What is needed:
Give the number of lines in the entries below that contain "input". Write nothing besides it.

########################################

`flow/design.v`:
```
`timescale 1ns / 1ps
module hex_to_7seg(hex, a, b, c, d, e, f, g);
	input      [3:0] hex ;
	output reg       a , b , c , d , e , f , g ;
	always @ (hex)
		case(hex)
          4'h0: {a, b, c, d, e, f, g} = 7'b0000001;  
          4'h1: {a, b, c, d, e, f, g} = 7'b1001111;  
          4'h2: {a, b, c, d, e, f, g} = 7'b0010010;  
          4'h3: {a, b, c, d, e, f, g} = 7'b0000110;  
          4'h4: {a, b, c, d, e, f, g} = 7'b1001100;  
          4'h5: {a, b, c, d, e, f, g} = 7'b0100100;  
          4'h6: {a, b, c, d, e, f, g} = 7'b0100000;  
          4'h7: {a, b, c, d, e, f, g} = 7'b0001111;  
          4'h8: {a, b, c, d, e, f, g} = 7'b0000000;  
          4'h9: {a, b, c, d, e, f, g} = 7'b0000100;  
          4'hA: {a, b, c, d, e, f, g} = 7'b0001000;  
          4'hB: {a, b, c, d, e, f, g} = 7'b1100000;  
          4'hC: {a, b, c, d, e, f, g} = 7'b0110001;  
          4'hD: {a, b, c, d, e, f, g} = 7'b1000010;  
          4'hE: {a, b, c, d, e, f, g} = 7'b0110000;  
          4'hF: {a, b, c, d, e, f, g} = 7'b0111000;  
          default: {a, b, c, d, e, f, g} = 7'b0110111; 
      endcase  
endmodule  
`timescale 1ns / 1ps
module ad_mux(sel, R, S, ad_out);
	input      [2:0]  sel;
	input      [15:0]  R, S;
	output reg [3:0]  ad_out;
	always @ (sel , R , S) begin
			case (sel)
				3'b000: ad_out = S [3:0] ;
				3'b001: ad_out = S [7:4] ;
				3'b010: ad_out = S [11:8] ;
				3'b011: ad_out = S [15:12] ;
				3'b100: ad_out = R [3:0] ;
				3'b101: ad_out = R [7:4];
				3'b110: ad_out = R [11:8];
				3'b111: ad_out = R [15:12];
				default: ad_out = 4'b0000;
			endcase  
		end  
endmodule  
`timescale 1ns / 1ps
module display_controller(clk, reset, S, R, anode, a, b, c, d, e, f, g);
    input 		   clk , reset ;
    input  [15:0] S, R ;
    output [7:0] anode;
    output       a , b , c , d , e , f , g ;
    wire         clk_480Hz;
    wire   [2:0] sel;
    wire   [3:0] mux_wire;
    pixel_clk        clk0        ( .clk_in(clk) , 
						                 .reset(reset) , 
						                 .clk_out(clk_480Hz)) ;
    pixel_controller controller0 ( .clk(clk_480Hz) , 
										     .reset(reset) , 
											  .S(sel) , 
											  .anode(anode)) ;
	 ad_mux           mux0        ( .R(R) , 
											  .sel(sel) , 
											  .S(S) , 
											  .ad_out(mux_wire)) ;
    hex_to_7seg      hex7        ( .hex(mux_wire), 
											  .a(a) , .b(b) , .c(c) , .d(d) , 
											  .e(e) , .f(f) , .g(g));
endmodule  
`timescale 1ns / 1ps
module pixel_clk(clk_in, reset, clk_out);
	input  clk_in, reset ;
	output clk_out ;
	reg    clk_out ;
	integer i;
	always @ (posedge clk_in or posedge reset) begin
		if (reset == 1'b1) begin
			i       = 0;
			clk_out = 0;
		end  
		else begin
			i = i + 1;
			if( i >= 104166) begin  
				clk_out = ~clk_out;
				i = 0;
			end  
		end  
	end  
endmodule  
`timescale 1ns / 1ps
module pixel_controller(clk, reset, S, anode );
        input            clk , reset ;
        output reg [7:0] anode;
        output reg [2:0] S;
        reg        [2:0] pState, nState;
        always@ (pState) begin
            case (pState)
                3'b000:  nState = 3'b001;
                3'b001:  nState = 3'b010;
                3'b010:  nState = 3'b011;
                3'b011:  nState = 3'b100;
                3'b100:  nState = 3'b101;
                3'b101:  nState = 3'b110;
                3'b110:  nState = 3'b111;
                3'b111:  nState = 3'b000;
                default: nState = 3'b000;  
            endcase  
        end  
        always@(posedge clk or posedge reset) begin
            if (reset == 1'b1)
                pState = 3'b000;
            else 
                pState = nState;
        end  
        always@ (pState) begin
            case (pState)
                3'b000:  {anode, S} = 11'b11111110_000;  
                3'b001:  {anode, S} = 11'b11111101_001;  
                3'b010:  {anode, S} = 11'b11111011_010;  
                3'b011:  {anode, S} = 11'b11110111_011;  
                3'b100:  {anode, S} = 11'b11101111_100;  
                3'b101:  {anode, S} = 11'b11011111_101;  
                3'b110:  {anode, S} = 11'b10111111_110;  
                3'b111:  {anode, S} = 11'b01111111_111;  
                default: {anode, S} = 11'b00000000_000;  
            endcase  
        end  
endmodule  
```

########################################

Solution to the problem:
7